Scientists don’t yet know how many particles of SARS-CoV-2 you have to inhale to become infected, but the threshold would likely be lower for a virus that is better at grabbing onto ACE2.
Landau and his colleagues study binding in the lab by creating pseudoviruses. These lab-engineered viruses can’t replicate, but researchers can tweak them to express the spike protein on their surface. That allows them to easily test binding without needing to use a high-security laboratory. The researchers mix these pseudoviruses with plastic beads covered with ACE2 and then work out how much virus sticks to the beads. The greater the quantity of virus, the better the virus is at binding. In a preprint posted in May, Landau and colleagues show that some of the mutations present in Delta do enhance binding.
How it infects once inside
But better binding not only lowers the threshold for infection. Because the virus is better at grabbing ACE2, it also will infect more cells inside the body. “The infected person will have more virus in them, because the virus is replicating more efficiently,” Landau says.
After the virus binds to ACE2, the next step is to fuse with the cell, a process that begins when enzymes from the host cell cut the spike at two different sites, a process known as cleavage. This kick starts the fusion machinery. If binding is like the key fitting in the lock, cleavage is like the key turning the deadbolt. “Without cuts at both sites, the virus can't get into cells,” says Vineet Menachery, a virologist at The University of Texas Medical Branch.
One of the mutations present in Delta actually occurs in one of these cleavage sites, and a new study that has not yet been peer reviewed shows that this mutation does enhance cleavage. And Menachery, who was not involved in the study, says he has replicated those results in his lab. “So it's a little bit easier for the virus to be activated,” he says.

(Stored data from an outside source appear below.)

`src/rtl/memstage.sv`:
```
// -----------------------------------------------------------------------------
// memstage -- MEM-stage data-memory access unit of the pipelined LEGv8 core.
//
// Takes the EX/MEM register outputs and performs at most one load or store per
// instruction over a variable-latency req/ack data-memory port. While the
// access is outstanding, stall freezes PC, IF/ID, ID/EX and EX/MEM. Load data
// is aligned to bit 0 and sign- or zero-extended before MEM/WB captures it.
//
// Parameters
//   WORDSIZE     datapath width, must be 64 (8 byte lanes)
//   REGADDRSIZE  destination register address width
//   TIMEOUT      cycles spent in REQ before the access is aborted (1..255)
//
// Ports
//   clk, rst_n    rising-edge clock, asynchronous active-low reset
//   i_nopin       EX/MEM bubble flag; the instruction is void
//   i_memread     load requested
//   i_memwrite    store requested (wins when both are set)
//   i_size        00=byte 01=half 10=word 11=dword
//   i_signext     sign-extend load result
//   i_addr        effective address
//   i_wdata       store data
//   i_rdin        destination register, passed straight to o_rdout
//   o_dreq        memory request, held until ack or timeout
//   o_dwe         1=write 0=read, valid with o_dreq
//   o_daddr       doubleword-aligned address
//   o_dwdata      store data shifted onto its byte lanes
//   o_dbe         byte enables
//   i_dack        memory completion pulse
//   i_drdata      read data, valid with i_dack
//   o_stall       freeze upstream pipeline (combinational)
//   o_loaddata    extracted load result, valid in DONE
//   o_fault       access aborted (timeout or misaligned), valid in DONE
//   o_rdout       i_rdin, combinational
//
// Build option
//   MEMSTAGE_ALIGNCHECK_EN  when defined, a half/word/dword access whose
//                           address is not a multiple of its size issues no
//                           request and completes with a fault after a single
//                           stall cycle. When undefined, misaligned accesses
//                           proceed with byte enables truncated at lane 7.
// -----------------------------------------------------------------------------
module memstage #(
  parameter int WORDSIZE    = 64,
  parameter int REGADDRSIZE = 5,
  parameter int TIMEOUT     = 255
) (
  input  logic                   clk,
  input  logic                   rst_n,
  input  logic                   i_nopin,
  input  logic                   i_memread,
  input  logic                   i_memwrite,
  input  logic [1:0]             i_size,
  input  logic                   i_signext,
  input  logic [WORDSIZE-1:0]    i_addr,
  input  logic [WORDSIZE-1:0]    i_wdata,
  input  logic [REGADDRSIZE-1:0] i_rdin,
  output logic                   o_dreq,
  output logic                   o_dwe,
  output logic [WORDSIZE-1:0]    o_daddr,
  output logic [WORDSIZE-1:0]    o_dwdata,
  output logic [7:0]             o_dbe,
  input  logic                   i_dack,
  input  logic [WORDSIZE-1:0]    i_drdata,
  output logic                   o_stall,
  output logic [WORDSIZE-1:0]    o_loaddata,
  output logic                   o_fault,
  output logic [REGADDRSIZE-1:0] o_rdout
);

  localparam logic [7:0] TIMEOUT_LAST = 8'(TIMEOUT - 1);

  typedef enum logic [1:0] {
    ST_IDLE = 2'd0,
    ST_REQ  = 2'd1,
    ST_DONE = 2'd2
  } state_t;

  // ---------------------------------------------------------------------------
  // State and registered outputs
  // ---------------------------------------------------------------------------
  state_t               r_state;
  logic                 r_dreq;
  logic                 r_dwe;
  logic [WORDSIZE-1:0]  r_daddr;
  logic [WORDSIZE-1:0]  r_dwdata;
  logic [7:0]           r_dbe;
  logic [WORDSIZE-1:0]  r_loaddata;
  logic                 r_fault;
  logic [7:0]           r_count;
  logic [1:0]           r_size;
  logic                 r_signext;
  logic [2:0]           r_lane;

  state_t               w_state_next;
  logic                 w_dreq_next;
  logic                 w_dwe_next;
  logic [WORDSIZE-1:0]  w_daddr_next;
  logic [WORDSIZE-1:0]  w_dwdata_next;
  logic [7:0]           w_dbe_next;
  logic [WORDSIZE-1:0]  w_loaddata_next;
  logic                 w_fault_next;
  logic [7:0]           w_count_next;
  logic [1:0]           w_size_next;
  logic                 w_signext_next;
  logic [2:0]           w_lane_next;

  // ---------------------------------------------------------------------------
  // Request decode and byte-lane steering from the EX/MEM inputs
  // ---------------------------------------------------------------------------
  logic                 w_op;
  logic [2:0]           w_lane_in;
  logic [7:0]           w_size_mask;
  logic [15:0]          w_be_wide;
  logic [7:0]           w_be_in;
  logic [WORDSIZE-1:0]  w_wdata_lane;
  logic                 w_misaligned;

  // A bubble never touches memory; a read+write combination is a store.
  assign w_op      = (i_memread | i_memwrite) & ~i_nopin;
  assign w_lane_in = i_addr[2:0];

  always_comb begin
    w_size_mask = 8'h01;
    case (i_size)
      2'b00:   w_size_mask = 8'h01;
      2'b01:   w_size_mask = 8'h03;
      2'b10:   w_size_mask = 8'h0F;
      default: w_size_mask = 8'hFF;
    endcase
  end

  // Shift into a 16-bit field so that lanes past 7 fall off the top instead of
  // wrapping around; only the low byte is used.
  assign w_be_wide    = {8'h00, w_size_mask} << w_lane_in;
  assign w_be_in      = w_be_wide[7:0];
  assign w_wdata_lane = i_wdata << {w_lane_in, 3'b000};

`ifdef MEMSTAGE_ALIGNCHECK_EN
  always_comb begin
    w_misaligned = 1'b0;
    case (i_size)
      2'b01:   w_misaligned = w_lane_in[0];
      2'b10:   w_misaligned = |w_lane_in[1:0];
      2'b11:   w_misaligned = |w_lane_in;
      default: w_misaligned = 1'b0;
    endcase
  end
`else
  assign w_misaligned = 1'b0;
`endif

  // ---------------------------------------------------------------------------
  // Load extraction: bring the addressed lane down to bit 0, then keep only the
  // access size and extend. Uses the lane/size latched at request time so the
  // upstream registers may change freely while memory answers.
  // ---------------------------------------------------------------------------
  logic [WORDSIZE-1:0]  w_rd_shifted;
  logic [WORDSIZE-1:0]  w_load_ext;

  assign w_rd_shifted = i_drdata >> {r_lane, 3'b000};

  always_comb begin
    w_load_ext = w_rd_shifted;
    case (r_size)
      2'b00: w_load_ext = {{(WORDSIZE-8){r_signext & w_rd_shifted[7]}},
                           w_rd_shifted[7:0]};
      2'b01: w_load_ext = {{(WORDSIZE-16){r_signext & w_rd_shifted[15]}},
                           w_rd_shifted[15:0]};
      2'b10: w_load_ext = {{(WORDSIZE-32){r_signext & w_rd_shifted[31]}},
                           w_rd_shifted[31:0]};
      default: w_load_ext = w_rd_shifted;
    endcase
  end

  // ---------------------------------------------------------------------------
  // Next-state and next-output logic
  // ---------------------------------------------------------------------------
  always_comb begin
    w_state_next    = r_state;
    w_dreq_next     = r_dreq;
    w_dwe_next      = r_dwe;
    w_daddr_next    = r_daddr;
    w_dwdata_next   = r_dwdata;
    w_dbe_next      = r_dbe;
    w_loaddata_next = r_loaddata;
    w_fault_next    = r_fault;
    w_count_next    = r_count;
    w_size_next     = r_size;
    w_signext_next  = r_signext;
    w_lane_next     = r_lane;

    case (r_state)
      ST_IDLE: begin
        if (w_op) begin
          w_dwe_next     = i_memwrite;
          w_daddr_next   = {i_addr[WORDSIZE-1:3], 3'b000};
          w_dwdata_next  = w_wdata_lane;
          w_dbe_next     = w_be_in;
          w_size_next    = i_size;
          w_signext_next = i_signext;
          w_lane_next    = w_lane_in;
          w_count_next   = 8'd0;
          if (w_misaligned) begin
            // Rejected before reaching the bus: report in DONE next cycle.
            w_dreq_next     = 1'b0;
            w_loaddata_next = '0;
            w_fault_next    = 1'b1;
            w_state_next    = ST_DONE;
          end else begin
            w_dreq_next  = 1'b1;
            w_state_next = ST_REQ;
          end
        end
      end

      ST_REQ: begin
        // Ack wins over timeout when both land on the final allowed cycle.
        if (i_dack) begin
          w_dreq_next = 1'b0;
          if (!r_dwe) begin
            w_loaddata_next = w_load_ext;
          end
          w_state_next = ST_DONE;
        end else if (r_count == TIMEOUT_LAST) begin
          w_dreq_next     = 1'b0;
          w_loaddata_next = '0;
          w_fault_next    = 1'b1;
          w_state_next    = ST_DONE;
        end else begin
          w_count_next = r_count + 8'd1;
        end
      end

      ST_DONE: begin
        // MEM/WB captures loaddata/fault on this edge; the fault flag must not
        // leak into the next instruction.
        w_fault_next = 1'b0;
        w_state_next = ST_IDLE;
      end

      default: begin
        w_state_next = ST_IDLE;
        w_dreq_next  = 1'b0;
        w_fault_next = 1'b0;
      end
    endcase
  end

  // ---------------------------------------------------------------------------
  // State register
  // ---------------------------------------------------------------------------
  always_ff @(posedge clk or negedge rst_n) begin
    if (!rst_n) begin
      r_state    <= ST_IDLE;
      r_dreq     <= 1'b0;
      r_dwe      <= 1'b0;
      r_daddr    <= '0;
      r_dwdata   <= '0;
      r_dbe      <= 8'h00;
      r_loaddata <= '0;
      r_fault    <= 1'b0;
      r_count    <= 8'd0;
      r_size     <= 2'b00;
      r_signext  <= 1'b0;
      r_lane     <= 3'd0;
    end else begin
      r_state    <= w_state_next;
      r_dreq     <= w_dreq_next;
      r_dwe      <= w_dwe_next;
      r_daddr    <= w_daddr_next;
      r_dwdata   <= w_dwdata_next;
      r_dbe      <= w_dbe_next;
      r_loaddata <= w_loaddata_next;
      r_fault    <= w_fault_next;
      r_count    <= w_count_next;
      r_size     <= w_size_next;
      r_signext  <= w_signext_next;
      r_lane     <= w_lane_next;
    end
  end

  // ---------------------------------------------------------------------------
  // Outputs
  // ---------------------------------------------------------------------------
  // Stall rises in the same cycle the instruction arrives so EX/MEM holds it
  // while the request is being issued. It is forced low during reset so the
  // pipeline is not frozen by a stage that is being cleared.
  assign o_stall = rst_n & (((r_state == ST_IDLE) & w_op) | (r_state == ST_REQ));

  assign o_dreq     = r_dreq;
  assign o_dwe      = r_dwe;
  assign o_daddr    = r_daddr;
  assign o_dwdata   = r_dwdata;
  assign o_dbe      = r_dbe;
  assign o_loaddata = r_loaddata;
  assign o_fault    = r_fault;
  assign o_rdout    = i_rdin;

endmodule
```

Whether that improves transmissibility isn’t yet known, but it could. When scientists delete these cleavage sites, the virus becomes less transmissible and less pathogenic, Menachery says. So it stands to reason that changes that facilitate cleavage would increase transmissibility.

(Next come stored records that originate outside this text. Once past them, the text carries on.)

## src/rtl/instr_encoder.sv

```systemverilog
// instr_encoder: packs symbolic instruction requests into 32-bit MIPS words
// and writes them to consecutive instruction-memory addresses.
//
// Handshake: a request transfers on a rising clock edge where in_valid and
// in_ready are both high. in_ready depends only on the FSM state and start,
// so a producer may hold in_valid and its fields steady until it sees in_ready.
//
// state_dbg encoding: 0 IDLE, 1 ENCODE, 2 WRITE, 3 DONE.
module instr_encoder #(
    parameter int ADDR_WIDTH = 8,
    parameter int BASE_ADDR  = 0
) (
    input  logic                  clock,
    input  logic                  reset,
    input  logic                  start,
    input  logic                  in_valid,
    output logic                  in_ready,
    input  logic [3:0]            in_op,
    input  logic [4:0]            in_rs,
    input  logic [4:0]            in_rt,
    input  logic [4:0]            in_rd,
    input  logic [4:0]            in_shamt,
    input  logic [15:0]           in_imm,
    input  logic [25:0]           in_target,
    input  logic                  in_last,
    output logic                  imem_write_enable,
    output logic [ADDR_WIDTH-1:0] imem_addr,
    output logic [31:0]           imem_write_data,
    output logic [ADDR_WIDTH:0]   count,
    output logic                  done,
    output logic                  full,
    output logic [1:0]            state_dbg
);

    typedef enum logic [1:0] {
        S_IDLE   = 2'd0,
        S_ENCODE = 2'd1,
        S_WRITE  = 2'd2,
        S_DONE   = 2'd3
    } state_t;

    localparam logic [3:0] OP_SLL  = 4'd0;
    localparam logic [3:0] OP_SRL  = 4'd1;
    localparam logic [3:0] OP_MULT = 4'd2;
    localparam logic [3:0] OP_ADD  = 4'd3;
    localparam logic [3:0] OP_SUB  = 4'd4;
    localparam logic [3:0] OP_AND  = 4'd5;
    localparam logic [3:0] OP_OR   = 4'd6;
    localparam logic [3:0] OP_XOR  = 4'd7;
    localparam logic [3:0] OP_NOR  = 4'd8;
    localparam logic [3:0] OP_SLT  = 4'd9;
    localparam logic [3:0] OP_ADDI = 4'd10;
    localparam logic [3:0] OP_LW   = 4'd11;
    localparam logic [3:0] OP_SW   = 4'd12;
    localparam logic [3:0] OP_BEQ  = 4'd13;
    localparam logic [3:0] OP_J    = 4'd14;

    localparam logic [ADDR_WIDTH-1:0] BASE    = ADDR_WIDTH'(BASE_ADDR);
    localparam logic [ADDR_WIDTH-1:0] TOP     = {ADDR_WIDTH{1'b1}};
    localparam logic [ADDR_WIDTH-1:0] PTR_ONE = ADDR_WIDTH'(1);
    localparam logic [ADDR_WIDTH:0]   CNT_ONE = (ADDR_WIDTH+1)'(1);

    state_t state, state_next;

    logic [3:0]            op_q;
    logic [4:0]            rs_q, rt_q, rd_q, shamt_q;
    logic [15:0]           imm_q;
    logic [25:0]           target_q;
    logic                  last_q;
    logic [31:0]           word_q;
    logic [31:0]           enc_word;
    logic [ADDR_WIDTH-1:0] ptr;

    // Outputs decoded from state; start pre-empts both acceptance and the write.
    assign in_ready          = (state == S_IDLE) & ~start;
    assign imem_write_enable = (state == S_WRITE) & ~start;
    assign imem_addr         = ptr;
    assign imem_write_data   = word_q;
    assign state_dbg         = state;

    // Encode the captured fields; fields an op does not use are forced to zero.
    always_comb begin
        enc_word = 32'h0000_003F;
        case (op_q)
            OP_SLL:  enc_word = {6'b000000, 5'd0, rt_q, rd_q, shamt_q, 6'b000000};
            OP_SRL:  enc_word = {6'b000000, 5'd0, rt_q, rd_q, shamt_q, 6'b000010};
            OP_MULT: enc_word = {6'b000000, rs_q, rt_q, 5'd0, 5'd0, 6'b011000};
            OP_ADD:  enc_word = {6'b000000, rs_q, rt_q, rd_q, 5'd0, 6'b100000};
            OP_SUB:  enc_word = {6'b000000, rs_q, rt_q, rd_q, 5'd0, 6'b100010};
            OP_AND:  enc_word = {6'b000000, rs_q, rt_q, rd_q, 5'd0, 6'b100100};
            OP_OR:   enc_word = {6'b000000, rs_q, rt_q, rd_q, 5'd0, 6'b100101};
            OP_XOR:  enc_word = {6'b000000, rs_q, rt_q, rd_q, 5'd0, 6'b100110};
            OP_NOR:  enc_word = {6'b000000, rs_q, rt_q, rd_q, 5'd0, 6'b100111};
            OP_SLT:  enc_word = {6'b000000, rs_q, rt_q, rd_q, 5'd0, 6'b101010};
            OP_ADDI: enc_word = {6'b001000, rs_q, rt_q, imm_q};
            OP_LW:   enc_word = {6'b100011, rs_q, rt_q, imm_q};
            OP_SW:   enc_word = {6'b101011, rs_q, rt_q, imm_q};
            OP_BEQ:  enc_word = {6'b000100, rs_q, rt_q, imm_q};
            OP_J:    enc_word = {6'b000010, target_q};
            default: enc_word = 32'h0000_003F;
        endcase
    end

    // Next-state logic; start always returns to IDLE.
    always_comb begin
        state_next = state;
        if (start) begin
            state_next = S_IDLE;
        end else begin
            case (state)
                S_IDLE:   if (in_valid) state_next = S_ENCODE;
                S_ENCODE: state_next = S_WRITE;
                S_WRITE:  state_next = ((ptr == TOP) || last_q) ? S_DONE : S_IDLE;
                S_DONE:   state_next = S_DONE;
                default:  state_next = S_IDLE;
            endcase
        end
    end

    // State register.
    always_ff @(posedge clock or posedge reset) begin
        if (reset) state <= S_IDLE;
        else       state <= state_next;
    end

    // Request capture, word register, write pointer and status.
    always_ff @(posedge clock or posedge reset) begin
        if (reset) begin
            op_q     <= 4'd0;
            rs_q     <= 5'd0;
            rt_q     <= 5'd0;
            rd_q     <= 5'd0;
            shamt_q  <= 5'd0;
            imm_q    <= 16'd0;
            target_q <= 26'd0;
            last_q   <= 1'b0;
            word_q   <= 32'd0;
            ptr      <= BASE;
            count    <= '0;
            done     <= 1'b0;
            full     <= 1'b0;
        end else if (start) begin
            ptr   <= BASE;
            count <= '0;
            done  <= 1'b0;
            full  <= 1'b0;
        end else begin
            case (state)
                S_IDLE: begin
                    if (in_valid) begin
                        op_q     <= in_op;
                        rs_q     <= in_rs;
                        rt_q     <= in_rt;
                        rd_q     <= in_rd;
                        shamt_q  <= in_shamt;
                        imm_q    <= in_imm;
                        target_q <= in_target;
                        last_q   <= in_last;
                    end
                end
                S_ENCODE: word_q <= enc_word;
                S_WRITE: begin
                    count <= count + CNT_ONE;
                    if (ptr == TOP) begin
                        // The top address is terminal: the pointer never wraps.
                        full <= 1'b1;
                        done <= 1'b1;
                    end else begin
                        ptr <= ptr + PTR_ONE;
                        if (last_q) done <= 1'b1;
                    end
                end
                default: ;
            endcase
        end
    end

endmodule

```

It’s also possible that Delta’s ability to evade the body’s immune response helps fuel transmission. Immune evasion means more cells become infected and produce more virus, which then potentially makes it easier for person carrying that virus to infect someone else.
But vaccines still work
The good news is that vaccination provides strong protection against Delta. A new study from Public Health England shows that the Pfizer-BioNTech vaccine was 88% effective in preventing symptomatic disease due to Delta in fully vaccinated people. The AstraZeneca vaccine provided slightly less protection. Two shots were 60% effective against the variant. The effectiveness of one dose of either vaccine, however, was much lower— just 33%.
In any case, in the US and UK, just around 42% of the population is fully vaccinated. In India, where the virus surged fueled in part by the rapid spread of Delta, just 3.3% of the population has achieved full vaccination.
At the press briefing, Fauci urged those who have not been vaccinated to get their first shot and reminded those who are partially vaccinated not to skip their second dose. The Biden Administration hopes to have 70% of the population at least partially vaccinated by the Fourth of July. In the UK, Delta quickly replaced Alpha to become the dominant strain, and cases are now on the rise. “We cannot let that happen in the United States,” Fauci said.